**YOUR ASSIGNMENT**: Scan the records beneath this line for the line holding "clkbuf_1 | 1 | 0.12" and the line holding "run summary, run", then transcribe exactly those two and all lines between.
****
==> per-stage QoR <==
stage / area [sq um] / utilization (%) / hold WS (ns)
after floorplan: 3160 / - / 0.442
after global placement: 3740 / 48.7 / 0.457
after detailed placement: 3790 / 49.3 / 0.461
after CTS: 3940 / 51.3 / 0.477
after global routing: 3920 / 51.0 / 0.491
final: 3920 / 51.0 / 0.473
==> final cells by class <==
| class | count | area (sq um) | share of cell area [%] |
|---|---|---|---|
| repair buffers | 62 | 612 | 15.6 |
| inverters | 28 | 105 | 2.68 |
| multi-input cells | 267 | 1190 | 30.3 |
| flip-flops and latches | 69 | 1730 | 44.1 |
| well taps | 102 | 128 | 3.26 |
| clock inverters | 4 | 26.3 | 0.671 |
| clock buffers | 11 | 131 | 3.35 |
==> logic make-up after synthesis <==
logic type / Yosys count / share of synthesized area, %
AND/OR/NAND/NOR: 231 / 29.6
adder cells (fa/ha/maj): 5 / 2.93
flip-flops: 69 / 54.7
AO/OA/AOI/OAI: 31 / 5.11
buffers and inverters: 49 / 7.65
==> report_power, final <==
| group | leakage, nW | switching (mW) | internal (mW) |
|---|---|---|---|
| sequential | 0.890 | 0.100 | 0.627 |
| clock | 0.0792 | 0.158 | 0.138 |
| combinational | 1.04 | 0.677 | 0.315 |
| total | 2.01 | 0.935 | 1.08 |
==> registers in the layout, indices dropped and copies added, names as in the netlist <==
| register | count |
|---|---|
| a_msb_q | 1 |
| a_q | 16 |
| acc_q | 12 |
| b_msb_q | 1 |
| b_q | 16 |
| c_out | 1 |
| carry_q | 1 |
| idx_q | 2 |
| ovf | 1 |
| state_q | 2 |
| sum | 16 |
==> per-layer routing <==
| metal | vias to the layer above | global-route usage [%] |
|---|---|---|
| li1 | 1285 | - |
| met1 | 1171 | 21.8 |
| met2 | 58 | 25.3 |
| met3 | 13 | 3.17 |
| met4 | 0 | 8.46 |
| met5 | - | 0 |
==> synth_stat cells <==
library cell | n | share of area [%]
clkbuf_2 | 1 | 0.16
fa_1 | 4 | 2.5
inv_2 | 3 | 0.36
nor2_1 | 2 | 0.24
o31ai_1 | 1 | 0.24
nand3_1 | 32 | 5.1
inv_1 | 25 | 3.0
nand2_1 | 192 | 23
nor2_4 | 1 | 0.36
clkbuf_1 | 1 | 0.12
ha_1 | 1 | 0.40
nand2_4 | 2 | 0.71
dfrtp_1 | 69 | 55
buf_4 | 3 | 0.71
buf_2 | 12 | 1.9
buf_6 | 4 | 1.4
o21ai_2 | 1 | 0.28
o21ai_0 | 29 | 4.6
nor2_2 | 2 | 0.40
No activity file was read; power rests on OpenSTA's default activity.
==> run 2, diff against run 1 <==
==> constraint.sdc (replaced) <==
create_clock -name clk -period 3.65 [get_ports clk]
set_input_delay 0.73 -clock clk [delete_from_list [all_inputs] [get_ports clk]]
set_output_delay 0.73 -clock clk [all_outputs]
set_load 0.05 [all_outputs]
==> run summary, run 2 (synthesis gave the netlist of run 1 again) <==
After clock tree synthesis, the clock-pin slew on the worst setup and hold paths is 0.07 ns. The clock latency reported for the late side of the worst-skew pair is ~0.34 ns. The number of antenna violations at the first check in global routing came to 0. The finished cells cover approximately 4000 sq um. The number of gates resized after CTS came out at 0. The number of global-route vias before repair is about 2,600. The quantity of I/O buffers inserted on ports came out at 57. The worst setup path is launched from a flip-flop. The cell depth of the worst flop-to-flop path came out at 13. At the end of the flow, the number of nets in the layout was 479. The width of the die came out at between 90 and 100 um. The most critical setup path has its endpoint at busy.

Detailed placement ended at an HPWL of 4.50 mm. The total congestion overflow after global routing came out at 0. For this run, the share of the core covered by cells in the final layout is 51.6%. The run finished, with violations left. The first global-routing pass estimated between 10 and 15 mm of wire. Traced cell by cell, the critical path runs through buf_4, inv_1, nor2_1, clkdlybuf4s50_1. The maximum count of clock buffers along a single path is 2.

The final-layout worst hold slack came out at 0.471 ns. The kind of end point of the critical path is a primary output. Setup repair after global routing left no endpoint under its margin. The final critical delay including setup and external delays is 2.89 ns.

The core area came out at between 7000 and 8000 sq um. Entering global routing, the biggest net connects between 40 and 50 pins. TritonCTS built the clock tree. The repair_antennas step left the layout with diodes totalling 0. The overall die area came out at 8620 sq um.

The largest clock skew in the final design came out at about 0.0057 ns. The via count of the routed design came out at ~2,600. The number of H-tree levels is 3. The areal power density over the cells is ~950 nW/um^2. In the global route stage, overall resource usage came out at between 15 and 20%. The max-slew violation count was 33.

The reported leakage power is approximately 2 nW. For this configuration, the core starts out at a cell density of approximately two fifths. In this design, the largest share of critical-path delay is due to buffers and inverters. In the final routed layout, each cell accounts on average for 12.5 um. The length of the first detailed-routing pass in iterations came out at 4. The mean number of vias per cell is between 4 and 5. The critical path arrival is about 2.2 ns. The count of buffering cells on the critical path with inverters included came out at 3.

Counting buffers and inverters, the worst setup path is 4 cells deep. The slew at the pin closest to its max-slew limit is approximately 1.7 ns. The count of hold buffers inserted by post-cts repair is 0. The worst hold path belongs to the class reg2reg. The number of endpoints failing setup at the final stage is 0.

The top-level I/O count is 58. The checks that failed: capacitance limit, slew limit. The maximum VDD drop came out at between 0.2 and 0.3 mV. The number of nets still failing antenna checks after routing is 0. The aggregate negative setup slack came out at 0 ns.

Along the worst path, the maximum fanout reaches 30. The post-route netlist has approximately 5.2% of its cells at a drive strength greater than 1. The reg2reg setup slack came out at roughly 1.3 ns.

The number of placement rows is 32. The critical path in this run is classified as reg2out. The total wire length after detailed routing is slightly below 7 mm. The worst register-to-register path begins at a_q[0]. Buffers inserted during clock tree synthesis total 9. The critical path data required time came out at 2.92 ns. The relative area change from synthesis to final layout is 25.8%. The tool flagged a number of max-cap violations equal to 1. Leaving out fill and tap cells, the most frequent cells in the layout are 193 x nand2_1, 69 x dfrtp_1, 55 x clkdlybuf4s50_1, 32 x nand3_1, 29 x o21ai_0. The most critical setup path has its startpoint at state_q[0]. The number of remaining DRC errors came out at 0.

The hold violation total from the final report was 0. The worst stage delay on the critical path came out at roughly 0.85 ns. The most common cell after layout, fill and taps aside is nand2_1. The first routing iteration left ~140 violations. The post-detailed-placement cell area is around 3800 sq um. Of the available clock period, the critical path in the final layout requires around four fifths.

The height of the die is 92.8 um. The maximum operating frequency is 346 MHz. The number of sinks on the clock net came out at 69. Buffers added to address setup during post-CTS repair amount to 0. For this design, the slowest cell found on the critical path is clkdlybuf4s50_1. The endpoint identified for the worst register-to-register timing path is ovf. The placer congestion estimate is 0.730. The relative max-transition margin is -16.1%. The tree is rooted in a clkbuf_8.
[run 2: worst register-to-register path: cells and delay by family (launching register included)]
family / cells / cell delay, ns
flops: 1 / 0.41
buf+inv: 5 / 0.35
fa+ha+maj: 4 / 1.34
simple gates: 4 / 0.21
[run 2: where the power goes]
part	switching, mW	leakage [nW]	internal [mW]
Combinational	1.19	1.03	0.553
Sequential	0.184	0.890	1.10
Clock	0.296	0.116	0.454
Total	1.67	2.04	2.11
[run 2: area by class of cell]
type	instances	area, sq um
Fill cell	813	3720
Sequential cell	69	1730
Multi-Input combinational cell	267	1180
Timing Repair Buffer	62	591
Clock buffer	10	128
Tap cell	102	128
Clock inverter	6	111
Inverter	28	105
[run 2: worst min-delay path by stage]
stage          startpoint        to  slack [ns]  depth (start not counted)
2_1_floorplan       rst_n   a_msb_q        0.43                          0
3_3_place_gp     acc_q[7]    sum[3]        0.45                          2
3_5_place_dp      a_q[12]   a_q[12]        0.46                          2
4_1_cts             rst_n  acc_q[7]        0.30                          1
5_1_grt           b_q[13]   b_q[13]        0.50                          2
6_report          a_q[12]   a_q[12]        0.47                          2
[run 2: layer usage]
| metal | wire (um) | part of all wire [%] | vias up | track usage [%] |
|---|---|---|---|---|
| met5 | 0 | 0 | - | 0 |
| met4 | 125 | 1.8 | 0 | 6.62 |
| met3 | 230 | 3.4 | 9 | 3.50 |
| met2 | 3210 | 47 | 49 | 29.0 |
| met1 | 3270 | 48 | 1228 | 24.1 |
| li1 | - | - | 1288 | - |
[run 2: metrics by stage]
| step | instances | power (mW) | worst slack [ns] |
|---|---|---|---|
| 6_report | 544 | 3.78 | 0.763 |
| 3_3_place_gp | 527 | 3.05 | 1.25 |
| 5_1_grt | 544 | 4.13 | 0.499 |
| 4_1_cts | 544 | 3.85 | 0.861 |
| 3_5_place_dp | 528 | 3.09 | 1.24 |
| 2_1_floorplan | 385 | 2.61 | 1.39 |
### src/rtl/vga_pixel_queue_if.sv
// ============================================================================
// Module      : vga_pixel_queue_if
// Description : Pixel-stream input and framebuffer write port of vga_pixel_queue
// Revision    : 1.0  initial release
// ============================================================================
`default_nettype none

interface vga_pixel_queue_if;
  logic [7:0]  vga_x;
  logic [6:0]  vga_y;
  logic [2:0]  vga_colour;
  logic        vga_plot;
  logic        fb_ready;
  logic [14:0] fb_addr;
  logic [2:0]  fb_data;
  logic        fb_we;

  // master: drawing muxer plus framebuffer side; slave: the queue itself
  modport master (
    output vga_x, vga_y, vga_colour, vga_plot, fb_ready,
    input  fb_addr, fb_data, fb_we
  );

  modport slave (
    input  vga_x, vga_y, vga_colour, vga_plot, fb_ready,
    output fb_addr, fb_data, fb_we
  );
endinterface

`default_nettype wire

### src/rtl/vga_pixel_queue.sv
// ============================================================================
// Module      : vga_pixel_queue
// Description : Buffers the plot stream in a FIFO and drains it into the
//               160x120 framebuffer; optional clipping via VGA_PIXEL_QUEUE_CLIP_EN
// Revision    : 1.0  initial release
// ============================================================================
`default_nettype none

module vga_pixel_queue #(
  parameter int DEPTH = 16,
  parameter int AW    = 4
) (
  input  wire logic       CLOCK_50,
  input  wire logic       Reset,
  vga_pixel_queue_if.slave bus,
  input  wire logic       clr_status,
  output logic            busy,
  output logic            overflow,
  output logic [7:0]      drop_count
);

  localparam logic [AW:0] FULL_CNT = (AW + 1)'(DEPTH);

  typedef enum logic [0:0] {
    IDLE  = 1'b0,
    WRITE = 1'b1
  } state_t;

  state_t        state;
  logic [17:0]   mem [DEPTH];
  logic [AW-1:0] wr_ptr;
  logic [AW-1:0] rd_ptr;
  logic [AW:0]   count;

  logic [14:0]   pix_addr;
  logic          in_range;
  logic          push_req;
  logic          pop;
  logic          push;
  logic          drop;
  logic          fifo_full;
  logic          fifo_empty;
  logic [17:0]   head;

  // y*160 + x as two shifts and an add; the operands never exceed 15 bits
  assign pix_addr = {1'b0, bus.vga_y, 7'b0} + {3'b0, bus.vga_y, 5'b0} + {7'b0, bus.vga_x};

`ifdef VGA_PIXEL_QUEUE_CLIP_EN
  assign in_range = (bus.vga_x < 8'd160) && (bus.vga_y < 7'd120);
`else
  assign in_range = 1'b1;
`endif

  assign fifo_full  = (count == FULL_CNT);
  assign fifo_empty = (count == '0);
  assign head       = mem[rd_ptr];

  // Pop uses the registered count, so a pixel pushed into an empty FIFO
  // waits one edge before it can be loaded.
  assign pop      = !fifo_empty && ((state == IDLE) || bus.fb_ready);
  assign push_req = bus.vga_plot && in_range;
  assign push     = push_req && (!fifo_full || pop);
  assign drop     = push_req && fifo_full && !pop;

  assign busy = !fifo_empty || (state == WRITE);

  always_ff @(posedge CLOCK_50) begin
    if (push) begin
      mem[wr_ptr] <= {pix_addr, bus.vga_colour};
    end
  end

  always_ff @(posedge CLOCK_50 or negedge Reset) begin
    if (!Reset) begin
      wr_ptr <= '0;
      rd_ptr <= '0;
      count  <= '0;
    end else begin
      if (push) begin
        wr_ptr <= wr_ptr + 1'b1;
      end
      if (pop) begin
        rd_ptr <= rd_ptr + 1'b1;
      end
      case ({push, pop})
        2'b10:   count <= count + 1'b1;
        2'b01:   count <= count - 1'b1;
        default: count <= count;
      endcase
    end
  end

  always_ff @(posedge CLOCK_50 or negedge Reset) begin
    if (!Reset) begin
      state       <= IDLE;
      bus.fb_we   <= 1'b0;
      bus.fb_addr <= '0;
      bus.fb_data <= '0;
    end else begin
      case (state)
        IDLE: begin
          if (!fifo_empty) begin
            bus.fb_addr <= head[17:3];
            bus.fb_data <= head[2:0];
            bus.fb_we   <= 1'b1;
            state       <= WRITE;
          end
        end
        WRITE: begin
          if (bus.fb_ready) begin
            if (!fifo_empty) begin
              bus.fb_addr <= head[17:3];
              bus.fb_data <= head[2:0];
            end else begin
              bus.fb_we <= 1'b0;
              state     <= IDLE;
            end
          end
        end
        default: begin
          state     <= IDLE;
          bus.fb_we <= 1'b0;
        end
      endcase
    end
  end

  // A drop on the same edge as a clear wins and restarts the count at one
  always_ff @(posedge CLOCK_50 or negedge Reset) begin
    if (!Reset) begin
      overflow   <= 1'b0;
      drop_count <= '0;
    end else if (drop) begin
      overflow <= 1'b1;
      if (clr_status) begin
        drop_count <= 8'd1;
      end else if (drop_count != 8'hFF) begin
        drop_count <= drop_count + 8'd1;
      end
    end else if (clr_status) begin
      overflow   <= 1'b0;
      drop_count <= '0;
    end
  end

endmodule

`default_nettype wire

### src/flat_wrapper.sv
// flat-port wrapper written by rule: the top's interface ports become plain ports
module vga_pixel_queue_flat 
#(
  parameter int DEPTH = 16,
  parameter int AW    = 4
)
  (CLOCK_50, Reset, clr_status, busy, overflow, drop_count, bus_vga_x, bus_vga_y, bus_vga_colour, bus_vga_plot, bus_fb_ready, bus_fb_addr, bus_fb_data, bus_fb_we);
  vga_pixel_queue_if bus_i ();
  input  wire logic CLOCK_50;
  input  wire logic Reset;
  input  wire logic clr_status;
  output logic busy;
  output logic overflow;
  output logic [7:0] drop_count;
  input wire logic [$bits(bus_i.vga_x)-1:0] bus_vga_x;
  input wire logic [$bits(bus_i.vga_y)-1:0] bus_vga_y;
  input wire logic [$bits(bus_i.vga_colour)-1:0] bus_vga_colour;
  input wire logic [$bits(bus_i.vga_plot)-1:0] bus_vga_plot;
  input wire logic [$bits(bus_i.fb_ready)-1:0] bus_fb_ready;
  output wire logic [$bits(bus_i.fb_addr)-1:0] bus_fb_addr;
  output wire logic [$bits(bus_i.fb_data)-1:0] bus_fb_data;
  output wire logic [$bits(bus_i.fb_we)-1:0] bus_fb_we;
  assign bus_i.vga_x = bus_vga_x;
  assign bus_i.vga_y = bus_vga_y;
  assign bus_i.vga_colour = bus_vga_colour;
  assign bus_i.vga_plot = bus_vga_plot;
  assign bus_i.fb_ready = bus_fb_ready;
  assign bus_fb_addr = bus_i.fb_addr;
  assign bus_fb_data = bus_i.fb_data;
  assign bus_fb_we = bus_i.fb_we;
  vga_pixel_queue #(.DEPTH(DEPTH), .AW(AW)) u_core (.CLOCK_50(CLOCK_50), .Reset(Reset), .bus(bus_i), .clr_status(clr_status), .busy(busy), .overflow(overflow), .drop_count(drop_count));
endmodule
****
**ANSWER FOR THIS EXERCISE**:
clkbuf_1 | 1 | 0.12
ha_1 | 1 | 0.40
nand2_4 | 2 | 0.71
dfrtp_1 | 69 | 55
buf_4 | 3 | 0.71
buf_2 | 12 | 1.9
buf_6 | 4 | 1.4
o21ai_2 | 1 | 0.28
o21ai_0 | 29 | 4.6
nor2_2 | 2 | 0.40
No activity file was read; power rests on OpenSTA's default activity.
==> run 2, diff against run 1 <==
==> constraint.sdc (replaced) <==
create_clock -name clk -period 3.65 [get_ports clk]
set_input_delay 0.73 -clock clk [delete_from_list [all_inputs] [get_ports clk]]
set_output_delay 0.73 -clock clk [all_outputs]
set_load 0.05 [all_outputs]
==> run summary, run 2 (synthesis gave the netlist of run 1 again) <==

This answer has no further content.